“MongoDB doesn’t scale.” The nagging criticism that the open-source database can’t handle larger data workloads, propelled by a viral video roughly five years ago, continues to haunt it to this day.
With last week’s announcement of version 3.0 of the database, however, it’s clear that MongoDB—both the open-source project and the company that supports it—hopes to finally put that lingering concern to rest.
“MongoDB has always scaled—there are many, many examples, ” said Kelly Stirman, MongoDB’s director of products. “But in prior releases, doing so required a level of expertise that not everyone has. With MongoDB 3.0 it’s a lot easier to scale your system.”
Why Scaling Matters
That’s a big deal for the company, which harbors big plans for taking on the established database market.
MongoDB, which offers services based on the open-source database, raised $80 million in funding in January. It acquired new technology in the form of database storage engine firm Wired Tiger and recently hired a new chief revenue officer.
And now it also has a shiny new 3.0 release of the database MongoDB, which it announced last Tuesday and will launch in March.
One major upgrade lies the way Mongo manages concurrency. That’s essentially how a database ensures that operations like reading and writing data values don’t interfere with one another when executed at the same time.
“If you think about cars getting over a bridge, concurrency is like a tollbooth,” Stirman said. “If you only have one tollbooth, even if that booth is really efficient, you can only get so many cars over the bridge.”
Concurrency issues appear to have been a big deal for MongoDB. Some large customers complained that the database would “lock up” for fractions of a second while writing data, creating major traffic jams, according to a recent report in the online publication The Information.
MongoDB 3.0 has improved concurrency control—more tollbooths, you might say. In a nutshell, this is what Mongo hopes will deliver the simple scaling results developers want.
“Now concurrency is managed at the document level, which dramatically improves throughput,” Sturman said. “More cars can travel over the bridge at the same time. We expect most people to see a 7x to 10x improvement over Mongo 2.6.”
Database 101
The scale critique of MongoDB touches on a larger issue. The database is a relatively new challenger in a vast database market that hasn’t changed much in decades.

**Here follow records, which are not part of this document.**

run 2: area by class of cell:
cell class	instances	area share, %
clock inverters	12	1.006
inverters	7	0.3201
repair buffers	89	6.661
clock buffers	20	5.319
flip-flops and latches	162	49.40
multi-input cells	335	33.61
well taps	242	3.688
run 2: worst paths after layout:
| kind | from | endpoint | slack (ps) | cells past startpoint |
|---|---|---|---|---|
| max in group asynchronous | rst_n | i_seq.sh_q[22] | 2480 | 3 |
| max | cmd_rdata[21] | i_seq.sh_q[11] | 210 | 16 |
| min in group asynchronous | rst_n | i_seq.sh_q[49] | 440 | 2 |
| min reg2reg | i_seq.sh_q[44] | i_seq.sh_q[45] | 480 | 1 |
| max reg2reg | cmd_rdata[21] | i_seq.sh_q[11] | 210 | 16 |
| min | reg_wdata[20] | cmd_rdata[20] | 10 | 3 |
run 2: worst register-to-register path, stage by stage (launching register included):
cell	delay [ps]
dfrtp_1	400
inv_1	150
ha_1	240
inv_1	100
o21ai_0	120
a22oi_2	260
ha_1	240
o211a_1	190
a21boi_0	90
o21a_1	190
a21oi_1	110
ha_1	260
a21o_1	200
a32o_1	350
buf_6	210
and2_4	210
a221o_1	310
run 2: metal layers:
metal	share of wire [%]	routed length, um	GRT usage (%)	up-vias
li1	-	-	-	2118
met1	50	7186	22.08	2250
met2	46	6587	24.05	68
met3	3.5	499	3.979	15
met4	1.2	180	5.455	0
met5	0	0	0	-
## config.mk

```make
export PLATFORM = sky130hd
export DESIGN_NAME = cjmp_check
export DESIGN_NICKNAME = d
export VERILOG_FILES = /design/src/rtl/cjmp_pkg.sv /design/src/rtl/cjmp_target.sv /design/src/rtl/cjmp_bounds.sv /design/src/rtl/cjmp_prio.sv /design/src/rtl/cjmp_check.sv
export SDC_FILE = /design/constraint.sdc
export NUM_CORES = 1
export LEC_CHECK = 0
export ABC_AREA = 1
export BUFFER_PORTS_ARGS = -buffer_cell sky130_fd_sc_hd__buf_2
export CORE_ASPECT_RATIO = 1.75
export CORE_MARGIN = 10
export CORE_UTILIZATION = 54
export DETAILED_ROUTE_END_ITERATION = 10
export MAX_ROUTING_LAYER = met4
export PLACE_DENSITY = 0.83
export SLEW_MARGIN = 20
export SYNTH_ARGS = -nofsm -noshare
export SYNTH_HDL_FRONTEND = slang
export SYNTH_SLANG_ARGS = --single-unit
```

## constraint.sdc

```tcl
create_clock -name vclk -period 6.8
set_clock_uncertainty 0.15 [all_clocks]
set_input_delay 1.02 -clock vclk [all_inputs]
set_output_delay 1.02 -clock vclk [all_outputs]
set_load 0.1 [all_outputs]
```

## src/rtl/cjmp_pkg.sv

```systemverilog
package cjmp_pkg;
  localparam int CAUSE_W = 3;
  localparam int KIND_W  = 2;

  typedef enum logic [CAUSE_W-1:0] {
    CAUSE_NONE = 3'd0,
    CAUSE_TAG  = 3'd1,
    CAUSE_SEAL = 3'd2,
    CAUSE_PERM = 3'd3,
    CAUSE_LEN  = 3'd4
  } cause_e;

  localparam logic [KIND_W-1:0] KIND_NONE = 2'd0;
  localparam logic [KIND_W-1:0] KIND_JUMP = 2'd1;

  // fault vector index = priority (0 highest); cause code = index + 1
  localparam int N_CHECKS = 4;
  localparam int IDX_TAG  = 0;
  localparam int IDX_SEAL = 1;
  localparam int IDX_PERM = 2;
  localparam int IDX_LEN  = 3;
endpackage

```

## src/rtl/cjmp_target.sv

```systemverilog
module cjmp_target #(
  parameter int XLEN  = 32,
  parameter int IMM_W = 12
) (
  input  logic [XLEN-1:0]  src_addr,
  input  logic [IMM_W-1:0] imm,
  input  logic             src_sealed,
  output logic [XLEN-1:0]  tgt_addr,
  output logic             tgt_sealed,
  output logic             imm_nz
);
  logic [XLEN-1:0] offset;
  logic [XLEN-1:0] moved;
  logic [XLEN-1:0] chosen;

  always_comb begin
    imm_nz     = |imm;
    offset     = XLEN'($signed(imm));
    moved      = src_addr + offset;
    chosen     = imm_nz ? moved : src_addr;
    tgt_addr   = {chosen[XLEN-1:1], 1'b0};
    tgt_sealed = src_sealed & imm_nz;
  end

  // zero immediate keeps the address and unseals
  always_comb begin
    if (!(|imm)) begin
      a_r1_zero_imm_unseal: assert (tgt_addr[XLEN-1:1] == src_addr[XLEN-1:1] && !tgt_sealed);
    end
  end
endmodule

```

## src/rtl/cjmp_bounds.sv

```systemverilog
module cjmp_bounds #(
  parameter int XLEN  = 32,
  parameter int LEN_W = 3
) (
  input  logic [XLEN-1:0]  tgt_addr,
  input  logic [XLEN-1:0]  base,
  input  logic [XLEN:0]    top,
  input  logic [LEN_W-1:0] min_len,
  output logic             out_of_bounds
);
  localparam int WIDE = XLEN + 1;

  logic [WIDE-1:0] end_addr;
  logic            below;
  logic            above;

  always_comb begin
    end_addr      = {1'b0, tgt_addr} + WIDE'(min_len);
    below         = tgt_addr < base;
    above         = end_addr > top;
    out_of_bounds = below | above;
  end
endmodule

```

## src/rtl/cjmp_prio.sv

```systemverilog
module cjmp_prio #(
  parameter int N  = 4,
  parameter int CW = 3
) (
  input  logic [N-1:0]  fault,
  output logic [N-1:0]  grant,
  output logic [CW-1:0] code
);
  for (genvar i = 0; i < N; i++) begin : g_grant
    if (i == 0) begin : g_first
      assign grant[i] = fault[i];
    end else begin : g_rest
      assign grant[i] = fault[i] & ~(|fault[i-1:0]);
    end
  end

  always_comb begin
    code = '0;
    for (int i = 0; i < N; i++) begin
      if (grant[i]) code = CW'(i + 1);
    end
  end

  // at most one check is reported
  always_comb begin
    a_r10_single_grant: assert ($onehot0(grant));
  end
endmodule

```

## src/rtl/cjmp_check.sv

```systemverilog
module cjmp_check
  import cjmp_pkg::*;
#(
  parameter int XLEN     = 32,
  parameter int IMM_W    = 12,
  parameter int LEN_W    = 3,
  parameter int LINK_INC = 4
) (
  input  logic               src_tag,
  input  logic               src_sealed,
  input  logic               src_exec,
  input  logic [XLEN-1:0]    src_addr,
  input  logic [XLEN-1:0]    src_base,
  input  logic [XLEN:0]      src_top,
  input  logic [IMM_W-1:0]   jmp_imm,
  input  logic [XLEN-1:0]    cur_pc,
  input  logic [LEN_W-1:0]   min_len,
  output logic [XLEN-1:0]    tgt_addr,
  output logic               tgt_sealed,
  output logic [XLEN-1:0]    link_addr,
  output logic               link_sealed,
  output logic               exc_valid,
  output logic [CAUSE_W-1:0] exc_cause,
  output logic [KIND_W-1:0]  exc_kind
);
  logic                imm_nz;
  logic                oob;
  logic [N_CHECKS-1:0] fault;
  logic [N_CHECKS-1:0] grant;

  cjmp_target #(.XLEN(XLEN), .IMM_W(IMM_W)) u_target (
    .src_addr  (src_addr),
    .imm       (jmp_imm),
    .src_sealed(src_sealed),
    .tgt_addr  (tgt_addr),
    .tgt_sealed(tgt_sealed),
    .imm_nz    (imm_nz)
  );

  cjmp_bounds #(.XLEN(XLEN), .LEN_W(LEN_W)) u_bounds (
    .tgt_addr     (tgt_addr),
    .base         (src_base),
    .top          (src_top),
    .min_len      (min_len),
    .out_of_bounds(oob)
  );

  always_comb begin
    fault           = '0;
    fault[IDX_TAG]  = ~src_tag;
    fault[IDX_SEAL] = src_sealed & imm_nz;
    fault[IDX_PERM] = ~src_exec;
    fault[IDX_LEN]  = oob;
  end

  cjmp_prio #(.N(N_CHECKS), .CW(CAUSE_W)) u_prio (
    .fault(fault),
    .grant(grant),
    .code (exc_cause)
  );

  always_comb begin
    exc_valid   = |fault;
    exc_kind    = exc_valid ? KIND_JUMP : KIND_NONE;
    link_addr   = cur_pc + XLEN'(LINK_INC);
    link_sealed = 1'b1;
  end

  // exception flag agrees with the encoded cause
  always_comb begin
    a_r9_valid_matches_cause: assert (exc_valid == (exc_cause != CAUSE_NONE));
  end
  // a clear tag always wins
  always_comb begin
    if (!src_tag) begin
      a_r5_tag_first: assert (exc_cause == CAUSE_TAG);
    end
  end
  // a seal cause needs a sealed source and an offset
  always_comb begin
    if (exc_cause == CAUSE_SEAL) begin
      a_r6_seal_needs_offset: assert (src_sealed && (jmp_imm != '0) && src_tag);
    end
  end
  // a length cause only when the earlier checks pass
  always_comb begin
    if (exc_cause == CAUSE_LEN) begin
      a_r8_len_last: assert (src_tag && src_exec && !tgt_sealed);
    end
  end
endmodule

```

Word level (Yosys, flattened, before mapping)
Index checks and enable logic that the tools add are counted.
- $add $sub $neg: 3
- $lt $le $gt $ge: 2
- muxes and demuxes: 6
- bitwise gates (word level): 9
- reductions and logical operators: 4
- operators with widths (cell ; number):
    $add A32 B3 Y33 ; 1
    $gt A33 B33 Y1 ; 1
    $add A32 B3 Y32 const B ; 1
    $add A32 B32 Y32 ; 1
    $lt A32 B32 Y1 ; 1
    $mux W32 ; 1
    $reduce_or A12 Y1 ; 1
    $mux W3 ; 3
    $and A1 B1 Y1 ; 4
    $not A1 Y1 ; 4
    $reduce_or A4 Y1 ; 1
    $reduce_or A3 Y1 ; 1
    $mux W1 ; 2
    $reduce_or A2 Y1 ; 1
    $or A1 B1 Y1 ; 1
- flip-flop bits (word level): 0
- bits of input ports: 147
- output and inout port bits: 72
- word-level logic and storage cells: 24

Logic depth before layout (Yosys ltp)
- depth in word-level cells: 7
- mapped depth: 32
- gate-level depth less buffers: 30

By module
Synthesis repeated with hierarchy kept, for this count alone.
- cell total of the unflattened synthesis: 1224
- area, all modules: 6502.5 um^2
- by module, submodules not included (module ; times used ; cells an instance ; area each (um^2) ; seq. area each (um^2)):
    cjmp_target ; 1 ; 575 ; 2880.3 ; 0.0
    cjmp_bounds ; 1 ; 451 ; 2661.3 ; 0.0
    cjmp_check ; 1 ; 184 ; 899.6 ; 0.0
    cjmp_prio ; 1 ; 14 ; 61.3 ; 0.0

Worst setup path before layout
No wires, ideal clock.
- path kind: input to output
- start: input port jmp_imm[5]
- end: output port exc_cause[2]
- arrival time: 8.597 ns
- data required time: 5.630 ns
- path slack: -2.967 ns
- stages on the path: 28
- path buffers: 3
- path through: nor4_2 -> nand2_2 -> buf_6 -> buf_6 -> buf_2 -> o21ai_0 -> inv_1 -> fa_1 -> inv_1 -> nand3_1 -> nor2_2 -> nand3_1 -> inv_1 -> nand3_1 -> nor2_2 -> nand3_1 -> nand2_1 -> nand2_1 -> ha_1 -> nand2_1 -> inv_1 -> nand3_1 -> nor4_1 -> and2_1 -> nand3_1 -> o211ai_1 -> nand2_1 -> a21oi_1
- cells in the longest elaborated chain, start to end: 7
- elaborated cells on any way between the ends: 16
- those cells by class: 2 x add/sub; 2 x order compare; 3 x mux; 6 x bitwise; 3 x reduce/logical
- RTL lines (element ; line ; RTL):
    start: declaration ; cjmp_check.sv:15 ; input logic [IMM_W-1:0] jmp_imm,
    $reduce_or A12 Y1 (*) ; - ;
    $mux W32 (*) ; cjmp_target.sv:20 ; chosen = imm_nz ? moved : src_addr;
    net tgt_addr[2] ; cjmp_check.sv:18 ; output logic [XLEN-1:0] tgt_addr,
    $add A32 B3 Y33 ; cjmp_bounds.sv:18 ; end_addr = {1'b0, tgt_addr} + WIDE'(min_len);
    $gt A33 B33 Y1 ; cjmp_bounds.sv:20 ; above = end_addr > top;
    $or A1 B1 Y1 (*) ; cjmp_bounds.sv:21 ; out_of_bounds = below | above;
    $and A1 B1 Y1 (*) ; cjmp_prio.sv:13 ; assign grant[i] = fault[i] & ~(|fault[i-1:0]);
    $mux W3 (*) ; cjmp_prio.sv:20 ; if (grant[i]) code = CW'(i + 1);
    end: declaration ; cjmp_check.sv:23 ; output logic [CAUSE_W-1:0] exc_cause,
The timed path passes the listed nets; every way through them passes the cells marked *.

Worst setup path after layout
- start: input port jmp_imm[11]
- end: output port exc_valid
- cells in the longest elaborated chain, start to end: 6
- elaborated cells on any way between the ends: 9
- those cells by class: 2 x add/sub; 2 x order compare; 1 x mux; 2 x bitwise; 2 x reduce/logical
- RTL lines (element ; line ; RTL):
    $add A32 B32 Y32 / $reduce_or A12 Y1 (equally long branches) ; - ;
    $mux W32 ; cjmp_target.sv:20 ;
    $add A32 B3 Y33 ; cjmp_bounds.sv:18 ;
    $gt A33 B33 Y1 ; cjmp_bounds.sv:20 ;
    $or A1 B1 Y1 ; cjmp_bounds.sv:21 ;
    $reduce_or A4 Y1 (*) ; cjmp_check.sv:63 ; exc_valid = |fault;
    end: declaration ; cjmp_check.sv:22 ; output logic exc_valid,
Mark *: on every way between the ends. The rest lies on a longest branch, timed or not.
File: config.mk
export PLATFORM = sky130hd
export DESIGN_NAME = brc_ctrl
export DESIGN_NICKNAME = d
export VERILOG_FILES = /design/src/rtl/brc_pkg.sv /design/src/rtl/brc_fwd_unit.sv /design/src/rtl/brc_hazard.sv /design/src/rtl/brc_resolve.sv /design/src/rtl/brc_ctrl.sv
export SDC_FILE = /design/constraint.sdc
export NUM_CORES = 1
export LEC_CHECK = 0
export BUFFER_PORTS_ARGS = -buffer_cell sky130_fd_sc_hd__buf_4
export CORE_MARGIN = 2
export CORE_UTILIZATION = 49
export DETAILED_ROUTE_END_ITERATION = 16
export PLACE_DENSITY = 0.91
export SETUP_SLACK_MARGIN = 0.1
export SLEW_MARGIN = 15
export SYNTH_ARGS = -nofsm -noshare
export SYNTH_HDL_FRONTEND = slang
export SYNTH_SLANG_ARGS = --single-unit
File: constraint.sdc
create_clock -name vclk -period 11.37
set_input_delay 2.274 -clock vclk [all_inputs]
set_output_delay 2.274 -clock vclk [all_outputs]
set_load 0.02 [all_outputs]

MongoDB’s big selling points are speed and simplicity, but it won’t make much headway if it can’t convince companies that those advantages warrant turning away from standard relational databases of the type that turned Oracle into a giant.
Databases, of course, are simply repositories of information, indexed in ways that organize stored data and make it accessible. MongoDB and other new database approaches basically threaten an established order with decades of history and billions of dollars behind it. Needless to say, controversy goes with the territory.
“Every piece of the technology stack except [the database] has been reinvented several times in these past 40 years,” said Stirman, “But the relational database has more inertia.”
Traditional relational databases store data in a rows-and-columns model, conceptually similar to the rows and columns in you might recognize from Microsoft Excel spreadsheets. MySQL is a reputable—and popular—open-source relational database.
MongoDB and other so-called “NoSQL” alternatives to relational databases, by contrast, organize data in different ways. Mongo, for instance, is a “document database” with a looser structure that allows users to store data even if it isn’t consistent or highly structured.
For example, if you had a contact list with multiple phone numbers for two people, a physical address for another, and no last name for a fourth, a document database could store the relevant data without adding empty rows and columns for what’s missing.
Taking On The Big Boys
This model, proponents say, explains why MongoDB is faster than relational databases. In MongoDB, individual datapoints are connected by “pointers” to related datapoints. That makes it more efficient to gather up a collection of relevant data than if you had to search all rows and columns of every table in a database. But it also risks slowing down under larger data loads.
Of course, neither type of database is suitable for every problem. But many businesses are used to thinking of MySQL as a one-size-fits-all solution. MongoDB’s goal is to demonstrate to clients why a document database might be a better fit for particular business needs.
Mongo 3.0 is an opportunity for the company to show its uses for everything from Internet of Things applications to messaging apps. Anything that needs speed, and now, Stirman hypothesizes, anything that needs to scale.
“This release expands the kinds of applications people will view as a good fit for MongoDB,” he said.